Of course, the big corporations didn’t tell you the coffee’s temperature was 180 degrees. Or that company records revealed McDonald’s had received more than 700 complaints about the temperature of its coffee and had been routinely settling claims from burn victims for years. Or that the woman received third degree burns to her buttocks, thighs and labia from the coffee, spent a week in the hospital and had to undergo several skin grafts. Or that she only sued after McDonald’s refused to reimburse her out of pocket medical expenses, about $2,000. Even after all that, the judge reduced the punitive damages to $480,000 and the compensatory damages to $160,000. In the end, she was awarded $640,000, not $2.7 million.
The business interests and their lawyers and lobbyists have worked very hard to convince the public that cases like this are an everyday occurrence and the result of a litigation explosion brought by suit-happy trial lawyers with nothing better to do. In fact, this “crisis” exists only in the minds of CEOs and insurance company executives looking to maximize profits and minimize liability in return for the American consumer’s health and well-being.
For example, product liability lawsuits are just three-tenths of one percent of all civil cases and the corporations win more of these cases than they lose. Moreover, the National Association of Insurance Commissioners estimates that the cost to American business of this litigation is only one-fifth of one percent of retail sales. Or, put another way, less than what all Americans spend annually on dog food.
Overall, personal injury lawsuits make up less than nine percent of all civil cases, and those numbers have declined every year since 1990. The average personal injury jury verdict dropped in 1993 to $62,000, an 11 percent decrease from four years earlier. The number of medical malpractice suits declined at an annual rate of 8.9 percent from 1985 to 1990. Hardly the stuff of which “explosions” are made.
But the phalanx of lawyers and lobbyists hired by big businesses haven’t let facts get in the way of their aggressive marketing campaign. These are, after all, the same people who brought you Joe Camel to sell cigarettes to pre-teens. That is what brings us to the perilous position we are in.
American consumers have fought long and hard to protect their rights and deserve better than to be hoodwinked by lobbyists in Washington. We need to get the message out to the public that these proposals are not in the public’s best interest.
Of course, there will be temptation here to slay the messenger. After all, some will say, the trial lawyers who raise these objections have a financial interest in being able to bring these lawsuits and collect multimillion dollar judgments from corporations. These trial lawyers’ clients are the very consumers whose rights are under attack. But look carefully at who exactly is defending these propositions. Are the product liability defense lawyers and lobbyists hired by large businesses acting for the public good, or on behalf of their own clients’ pecuniary interests? Then ask yourself, which of these two types of clients are you more likely to become one day, the large corporation or the consumer?

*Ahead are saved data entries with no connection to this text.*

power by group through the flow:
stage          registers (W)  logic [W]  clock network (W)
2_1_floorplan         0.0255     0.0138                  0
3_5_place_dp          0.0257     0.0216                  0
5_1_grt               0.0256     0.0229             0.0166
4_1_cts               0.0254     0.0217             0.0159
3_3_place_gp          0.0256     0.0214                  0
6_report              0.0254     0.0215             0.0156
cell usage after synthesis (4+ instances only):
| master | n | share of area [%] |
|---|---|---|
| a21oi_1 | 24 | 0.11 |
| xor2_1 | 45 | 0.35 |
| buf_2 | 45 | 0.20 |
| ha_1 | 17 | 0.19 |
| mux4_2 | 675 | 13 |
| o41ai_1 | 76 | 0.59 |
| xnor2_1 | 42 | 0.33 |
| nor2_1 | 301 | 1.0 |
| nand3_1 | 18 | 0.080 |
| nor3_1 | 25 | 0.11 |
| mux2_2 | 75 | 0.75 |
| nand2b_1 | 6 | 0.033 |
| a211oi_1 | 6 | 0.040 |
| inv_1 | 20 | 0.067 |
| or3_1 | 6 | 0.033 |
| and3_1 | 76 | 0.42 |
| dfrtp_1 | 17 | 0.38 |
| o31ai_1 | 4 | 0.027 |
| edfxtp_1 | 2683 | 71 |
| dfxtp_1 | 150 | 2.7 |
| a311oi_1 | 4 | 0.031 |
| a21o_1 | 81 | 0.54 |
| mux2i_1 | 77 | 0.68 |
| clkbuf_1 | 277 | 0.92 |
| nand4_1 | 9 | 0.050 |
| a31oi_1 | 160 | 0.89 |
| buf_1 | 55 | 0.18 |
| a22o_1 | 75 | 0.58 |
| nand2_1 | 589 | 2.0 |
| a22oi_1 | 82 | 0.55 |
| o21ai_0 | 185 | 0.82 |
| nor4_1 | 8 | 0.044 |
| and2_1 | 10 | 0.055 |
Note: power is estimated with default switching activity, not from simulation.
[src/sv/piecewise_linear_breakpoint_interp_unit_defines.svh]
// ----------------------------------------------------------------------------
// Assertion macros for the breakpoint interpolation unit
// Shared property forms; each use sits on a line of its own.
// ----------------------------------------------------------------------------
`ifndef PIECEWISE_LINEAR_BREAKPOINT_INTERP_UNIT_DEFINES_SVH
`define PIECEWISE_LINEAR_BREAKPOINT_INTERP_UNIT_DEFINES_SVH

// same-cycle implication
`define PLIC_ASSERT_IMP(lbl, clk, rstn, ante, cons) \
  lbl: assert property (@(posedge clk) disable iff (!rstn) (ante) |-> (cons)) \
    else $error("plic assertion failed");

// next-cycle implication
`define PLIC_ASSERT_NXT(lbl, clk, rstn, ante, cons) \
  lbl: assert property (@(posedge clk) disable iff (!rstn) (ante) |=> (cons)) \
    else $error("plic assertion failed");

`endif

[src/sv/plic_pkg.sv]
// ----------------------------------------------------------------------------
// plic_pkg
// Widths, codes and shared types of the breakpoint interpolation unit.
// ----------------------------------------------------------------------------
`timescale 1ns / 1ps
`default_nettype none

package plic_pkg;

  localparam int MAX_POINTS = 16;
  localparam int IDX_W      = 4;
  localparam int CNT_W      = 5;
  localparam int POS_W      = 16;
  localparam int VAL_W      = 32;
  localparam int NUM_CH     = 4;
  localparam int CH_W       = 2;
  localparam int CELL_IDX_W = $clog2(MAX_POINTS);

  localparam logic [CNT_W-1:0] CNT_RESET = CNT_W'(2);

  typedef enum logic {
    OP_WRITE = 1'b0,
    OP_QUERY = 1'b1
  } op_e;

  typedef enum logic [CH_W-1:0] {
    CH_PHI   = 2'd0,
    CH_PSI   = 2'd1,
    CH_KICK  = 2'd2,
    CH_WHACK = 2'd3
  } chan_e;

  typedef logic [NUM_CH-1:0][VAL_W-1:0] chval_t;

  typedef struct packed {
    logic             en;
    logic [IDX_W-1:0] idx;
    logic [POS_W-1:0] pos;
    chval_t           val;
  } wr_t;

  typedef struct packed {
    logic             vld;
    logic             found;
    logic [POS_W-1:0] res;
    logic [CH_W-1:0]  ch;
    logic [POS_W-1:0] lo_pos;
    logic [POS_W-1:0] after;
    logic [VAL_W-1:0] bv;
    logic [VAL_W-1:0] av;
  } tok_t;

  typedef struct packed {
    logic [VAL_W-1:0] value;
    logic             degen;
    logic             sat;
  } arith_res_t;

endpackage

`default_nettype wire

[src/sv/plic_arith.sv]
// ----------------------------------------------------------------------------
// plic_arith
// Segment slope: split multiply, one-bit-per-cycle divide, add and clamp.
// ----------------------------------------------------------------------------
`timescale 1ns / 1ps
`default_nettype none

module plic_arith
  import plic_pkg::*;
(
  input  logic       clk_i,
  input  logic       rst_ni,
  input  logic       start_i,
  input  tok_t       seg_i,
  output logic       done_o,
  output arith_res_t res_o
);

  localparam int MAG_W  = 2 * POS_W + POS_W;
  localparam int HALF_W = VAL_W / 2;
  localparam int STEP_W = $clog2(MAG_W);
  localparam int SUM_W  = MAG_W + 2;
  localparam logic [STEP_W-1:0] LAST_STEP = STEP_W'(MAG_W - 1);

  typedef enum logic [4:0] {
    A_IDLE   = 5'b00001,
    A_MUL_LO = 5'b00010,
    A_MUL_HI = 5'b00100,
    A_DIV    = 5'b01000,
    A_FIN    = 5'b10000
  } astate_e;

  astate_e           state_q, state_d;
  logic [STEP_W-1:0] cnt_q, cnt_d;

  logic [POS_W-1:0]  dres_mag_q, dpos_mag_q;
  logic [VAL_W-1:0]  diff_mag_q, bv_q;
  logic              neg_q, degen_q;
  logic [MAG_W-1:0]  prod_q, prod_d;
  logic [POS_W-1:0]  rem_q, rem_d;

  logic [POS_W:0]    dres, dres_n, dpos, dpos_n, trial_sh, trial_sub;
  logic [VAL_W:0]    diff, diff_n;
  logic [SUM_W-1:0]  sum, q_ext;
  logic              sat_hi, sat_lo;
  logic [POS_W+HALF_W-1:0] pp_lo, pp_hi;

  assign dres   = {seg_i.res[POS_W-1], seg_i.res} - {seg_i.lo_pos[POS_W-1], seg_i.lo_pos};
  assign dpos   = {seg_i.after[POS_W-1], seg_i.after} - {seg_i.lo_pos[POS_W-1], seg_i.lo_pos};
  assign diff   = {seg_i.av[VAL_W-1], seg_i.av} - {seg_i.bv[VAL_W-1], seg_i.bv};
  assign dres_n = -dres;
  assign dpos_n = -dpos;
  assign diff_n = -diff;

  assign pp_lo = {HALF_W'(0), dres_mag_q} * {POS_W'(0), diff_mag_q[HALF_W-1:0]};
  assign pp_hi = {HALF_W'(0), dres_mag_q} * {POS_W'(0), diff_mag_q[VAL_W-1:HALF_W]};

  assign trial_sh  = {rem_q, prod_q[MAG_W-1]};
  assign trial_sub = trial_sh - {1'b0, dpos_mag_q};

  always_ff @(posedge clk_i) begin
    if (start_i) begin
      dres_mag_q <= dres[POS_W] ? dres_n[POS_W-1:0] : dres[POS_W-1:0];
      dpos_mag_q <= dpos[POS_W] ? dpos_n[POS_W-1:0] : dpos[POS_W-1:0];
      diff_mag_q <= diff[VAL_W] ? diff_n[VAL_W-1:0] : diff[VAL_W-1:0];
      neg_q      <= dres[POS_W] ^ dpos[POS_W] ^ diff[VAL_W];
      degen_q    <= (dpos == '0);
      bv_q       <= seg_i.bv;
    end
    prod_q <= prod_d;
    rem_q  <= rem_d;
  end

  always_comb begin
    state_d = state_q;
    cnt_d   = cnt_q;
    prod_d  = prod_q;
    rem_d   = rem_q;
    case (state_q)
      A_IDLE: begin
        if (start_i) begin
          state_d = (dpos == '0) ? A_FIN : A_MUL_LO;
        end
      end
      A_MUL_LO: begin
        prod_d  = {POS_W'(0), pp_lo};
        state_d = A_MUL_HI;
      end
      A_MUL_HI: begin
        prod_d  = prod_q + {pp_hi, HALF_W'(0)};
        rem_d   = '0;
        cnt_d   = '0;
        state_d = A_DIV;
      end
      A_DIV: begin
        if (!trial_sub[POS_W]) begin
          rem_d  = trial_sub[POS_W-1:0];
          prod_d = {prod_q[MAG_W-2:0], 1'b1};
        end else begin
          rem_d  = trial_sh[POS_W-1:0];
          prod_d = {prod_q[MAG_W-2:0], 1'b0};
        end
        cnt_d = cnt_q + STEP_W'(1);
        if (cnt_q == LAST_STEP) begin
          state_d = A_FIN;
        end
      end
      A_FIN: begin
        state_d = A_IDLE;
      end
      default: begin
        state_d = A_IDLE;
      end
    endcase
  end

  always_ff @(posedge clk_i or negedge rst_ni) begin
    if (!rst_ni) begin
      state_q <= A_IDLE;
      cnt_q   <= '0;
    end else begin
      state_q <= state_d;
      cnt_q   <= cnt_d;
    end
  end

  assign q_ext  = neg_q ? -{2'b00, prod_q} : {2'b00, prod_q};
  assign sum    = {{(SUM_W-VAL_W){bv_q[VAL_W-1]}}, bv_q} + q_ext;
  assign sat_hi = !sum[SUM_W-1] && (|sum[SUM_W-2:VAL_W-1]);
  assign sat_lo = sum[SUM_W-1] && !(&sum[SUM_W-2:VAL_W-1]);

  always_comb begin
    res_o = '0;
    if (degen_q) begin
      res_o.degen = 1'b1;
    end else if (sat_hi) begin
      res_o.value = {1'b0, {(VAL_W-1){1'b1}}};
      res_o.sat   = 1'b1;
    end else if (sat_lo) begin
      res_o.value = {1'b1, {(VAL_W-1){1'b0}}};
      res_o.sat   = 1'b1;
    end else begin
      res_o.value = sum[VAL_W-1:0];
    end
  end

  assign done_o = (state_q == A_FIN);

endmodule

`default_nettype wire
### config.mk
export PLATFORM = sky130hd
export DESIGN_NAME = plic_cell
export DESIGN_NICKNAME = d
export VERILOG_FILES = /design/src/sv/piecewise_linear_breakpoint_interp_unit_defines.svh /design/src/sv/plic_pkg.sv /design/src/sv/plic_cell.sv
export SDC_FILE = /design/constraint.sdc
export NUM_CORES = 1
export LEC_CHECK = 0
export BUFFER_PORTS_ARGS = -buffer_cell sky130_fd_sc_hd__buf_2
export CELL_PAD_IN_SITES_DETAIL_PLACEMENT = 0
export CELL_PAD_IN_SITES_GLOBAL_PLACEMENT = 1
export CORE_AREA = 2 2 266 268
export CTS_BUF_LIST = sky130_fd_sc_hd__clkbuf_2 sky130_fd_sc_hd__clkbuf_4 sky130_fd_sc_hd__clkbuf_8
export DETAILED_ROUTE_END_ITERATION = 8
export DIE_AREA = 0 0 268 270
export PLACE_DENSITY = 0.53
export SLEW_MARGIN = 25
export SYNTH_ARGS = -nofsm -noshare
export SYNTH_HDL_FRONTEND = slang
export SYNTH_SLANG_ARGS = --single-unit
### constraint.sdc
create_clock -name clk_i -period 3.9 [get_ports clk_i]
set_input_delay 0.78 -clock clk_i [delete_from_list [all_inputs] [get_ports clk_i]]
set_output_delay 0.78 -clock clk_i [all_outputs]
set_load 0.01 [all_outputs]
### src/sv/piecewise_linear_breakpoint_interp_unit_defines.svh
// ----------------------------------------------------------------------------
// Assertion macros for the breakpoint interpolation unit
// Shared property forms; each use sits on a line of its own.
// ----------------------------------------------------------------------------
`ifndef PIECEWISE_LINEAR_BREAKPOINT_INTERP_UNIT_DEFINES_SVH
`define PIECEWISE_LINEAR_BREAKPOINT_INTERP_UNIT_DEFINES_SVH

// same-cycle implication
`define PLIC_ASSERT_IMP(lbl, clk, rstn, ante, cons) \
  lbl: assert property (@(posedge clk) disable iff (!rstn) (ante) |-> (cons)) \
    else $error("plic assertion failed");

// next-cycle implication
`define PLIC_ASSERT_NXT(lbl, clk, rstn, ante, cons) \
  lbl: assert property (@(posedge clk) disable iff (!rstn) (ante) |=> (cons)) \
    else $error("plic assertion failed");

`endif

### src/sv/plic_pkg.sv
// ----------------------------------------------------------------------------
// plic_pkg
// Widths, codes and shared types of the breakpoint interpolation unit.
// ----------------------------------------------------------------------------
`timescale 1ns / 1ps
`default_nettype none

package plic_pkg;

  localparam int MAX_POINTS = 16;
  localparam int IDX_W      = 4;
  localparam int CNT_W      = 5;
  localparam int POS_W      = 16;
  localparam int VAL_W      = 32;
  localparam int NUM_CH     = 4;
  localparam int CH_W       = 2;
  localparam int CELL_IDX_W = $clog2(MAX_POINTS);

  localparam logic [CNT_W-1:0] CNT_RESET = CNT_W'(2);

  typedef enum logic {
    OP_WRITE = 1'b0,
    OP_QUERY = 1'b1
  } op_e;

  typedef enum logic [CH_W-1:0] {
    CH_PHI   = 2'd0,
    CH_PSI   = 2'd1,
    CH_KICK  = 2'd2,
    CH_WHACK = 2'd3
  } chan_e;

  typedef logic [NUM_CH-1:0][VAL_W-1:0] chval_t;

  typedef struct packed {
    logic             en;
    logic [IDX_W-1:0] idx;
    logic [POS_W-1:0] pos;
    chval_t           val;
  } wr_t;

  typedef struct packed {
    logic             vld;
    logic             found;
    logic [POS_W-1:0] res;
    logic [CH_W-1:0]  ch;
    logic [POS_W-1:0] lo_pos;
    logic [POS_W-1:0] after;
    logic [VAL_W-1:0] bv;
    logic [VAL_W-1:0] av;
  } tok_t;

  typedef struct packed {
    logic [VAL_W-1:0] value;
    logic             degen;
    logic             sat;
  } arith_res_t;

endpackage

`default_nettype wire

### src/sv/plic_cell.sv
// ----------------------------------------------------------------------------
// plic_cell
// One breakpoint entry plus one segment check; passes the query word on.
// ----------------------------------------------------------------------------
`timescale 1ns / 1ps
`default_nettype none

module plic_cell
  import plic_pkg::*;
(
  input  logic                  clk_i,
  input  logic                  rst_ni,
  input  logic [CELL_IDX_W-1:0] cell_idx_i,
  input  logic [CELL_IDX_W-1:0] last_idx_i,
  input  wr_t                   wr_i,
  input  logic [POS_W-1:0]      nxt_pos_i,
  input  chval_t                nxt_val_i,
  output logic [POS_W-1:0]      pos_o,
  output chval_t                val_o,
  input  tok_t                  tok_i,
  output tok_t                  tok_o
);

  logic [POS_W-1:0] pos_q;
  chval_t           val_q;
  tok_t             tok_q, tok_d;
  logic             in_seg, is_last, take;
  logic [VAL_W-1:0] own_v, nxt_v;

  always_ff @(posedge clk_i) begin
    if (wr_i.en && (CELL_IDX_W'(wr_i.idx) == cell_idx_i)) begin
      pos_q <= wr_i.pos;
      val_q <= wr_i.val;
    end
  end

  always_comb begin
    case (chan_e'(tok_i.ch))
      CH_PHI: begin
        own_v = val_q[0];
        nxt_v = nxt_val_i[0];
      end
      CH_PSI: begin
        own_v = val_q[1];
        nxt_v = nxt_val_i[1];
      end
      CH_KICK: begin
        own_v = val_q[2];
        nxt_v = nxt_val_i[2];
      end
      default: begin
        own_v = val_q[3];
        nxt_v = nxt_val_i[3];
      end
    endcase
  end

  assign in_seg  = ($signed(pos_q) <= $signed(tok_i.res)) &&
                   ($signed(tok_i.res) < $signed(nxt_pos_i));
  assign is_last = (cell_idx_i == last_idx_i);
  assign take    = !tok_i.found && (cell_idx_i <= last_idx_i) && (in_seg || is_last);

  always_comb begin
    tok_d = tok_i;
    if (take) begin
      tok_d.found  = 1'b1;
      tok_d.lo_pos = pos_q;
      tok_d.after  = nxt_pos_i;
      tok_d.bv     = own_v;
      tok_d.av     = nxt_v;
    end
  end

  always_ff @(posedge clk_i or negedge rst_ni) begin
    if (!rst_ni) begin
      tok_q <= '0;
    end else begin
      tok_q <= tok_d;
    end
  end

  assign tok_o = tok_q;
  assign pos_o = pos_q;
  assign val_o = val_q;

endmodule

`default_nettype wire

==> results.md, run 1 <==
- Commonest non-fill, non-tap cells in the layout: 675 x buf_2, 144 x edfxtp_1, 116 x dfrtp_1, 67 x mux2_2, 64 x mux4_2
- Fmax: ~0.31 GHz
- CTS clk-pin slew, worst paths: roughly 0.060 ns
- Number of synthesized flops with an enable pin: 144
- Logic gate share of total power: 12.9%
- First-pass DRT Iterations: 4
- Most Frequent Cell on Critical Path: buf_12
- GRT Total Usage: 12.1%
- Share of cells above drive strength 1: between 60 and 70%
- Max clock buf depth: 3
- Initial antenna violation count: 10
- Die ar.: 72400 sq um
- Fin Setup TNS: 0 ns
- Sequential share of power: 42.9%
- IO Port Bufs: about 680
- Post-detailed-route count of antenna-violating nets: 0
- Syn Nets: 1026
- Core area: between 60000 and 70000 sq um
- Maximum number of pins on one net before global-route repair: 79
- CP max stage delay: 0.56 ns
- Clk sinks: 260
- Commonest register cell after synthesis: edfxtp_1
- Crit path DAT: 3.65 ns
- I/O pin count: 679
- Drt initial violations: approximately 300
- Final Max Tran Viols: 0
- Wire per inst: 19.9 um
- Final Skew: around 0.043 ns
- Root Buffer: clkbuf_8
- Pwr Density: between 400 and 500 nW/um^2
- Final worst slack: roughly 0.72 ns
- Worst path slowest cell: or4_1
- VDD IR max: 0.277 mV
- Worst Hold Class: in2async
- Warnings from Yosys: 0
- Clk_lat worst skew: 0.63 ns
- CP Launch Type: flop
- Number of synthesized register bits: 260
- Crit path buffers/inverters: 2
- CTS tree: done
- Clk pwr share: 44.2%
- Synthesized area per cell: 18.9 sq um
- Sequential area share after synthesis: 66.7%
- Worst Tran Pin Value: 0.990 ns
- Placed cells: around 2200
- CTS Hold Buffers Added: 0
- P_int: 5.45 mW
- Row count: 97
- Vias: 8378
- Number of setup buffers added after CTS: 0
- Starting Density: between 15 and 20%
- Critical path cell sequence: ha_1 > nand4_1 > or4_1 > and3_1 > o31a_1 > a311oi_4 > buf_12 > buf_12 > mux2_2
- Worst slew margin: 34.0%
- H-Tree Depth: 2
- Max_cap viols: 0
- Post-CTS sizing: 0
- Vias per inst: 3.67
- Worst slack at placement: about 0.16 ns
- Syn Inst Count: 572
- CTS Buf Count: 50
- First-pass GRT wire length: 63500 um
- Routed WL: 45400 um
- Post-route DRC: 0
- Sw Pwr: 1.84 mW
- # nets final: 1752
- Routability cong.: 0.899
- Count of different cell masters after synthesis: 36
- Die Span Y: 270 um
- DP Wirelength: 36000 um
- Die width: 268 um
- Most common cell after layout, fill and taps aside: buf_2
- Total grt overflow: 0
- Setup violations, final: 0
- Crit-path max FO: 29
- Crit. End Element: flop
- Minimum clock period: 3.18 ns
- Area of the mapped netlist: 10800 sq um
- Crit Path Category: reg2reg
- Layout area overhead: 54.9%
- Sw Share: 25.3%
- Asr flop ratio synth: 44.6%
- Vias in the first global route: 9380
- Final std cells w/o fill: 2281
- Min Hold Slack: 0.181 ns
- Final worst-path cycle share: 81.5%
- Delay-heaviest family, CP: simple AND/OR/NAND/NOR gates
- Leak: 7.44 nW
- Outcome: completed
- RSZ-0062 raised after global routing: no
- Critical Path RT: 4.37 ns
- Final Hold Vio Count: 0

What if it was your father whose respirator was accidentally turned off by a hospital worker who couldn’t be bothered to make sure she was “pulling the plug” on the right patient? Or your brother who drank a malted soda laced with toxic chemicals and who now lies, brain-dead, in a coma? Imagine looking at your teenage son in the wheelchair he will wear for the rest of his life because of an accident caused by a joyriding teen driving with a license illegally obtained for him by his father – would you be willing to settle for having the insurance company buy your son the wheelchair, and call it even? Is that all that has been lost?
The time to make a stand is now. Call or write your Senators in Washington and don’t let them forget who it is that will really pay for this misguided attempt at “reform.” Do not allow your individual rights to be stolen by big business. Once the consumers’ protection is stripped away, it won’t be coming back, at least not in our lifetimes.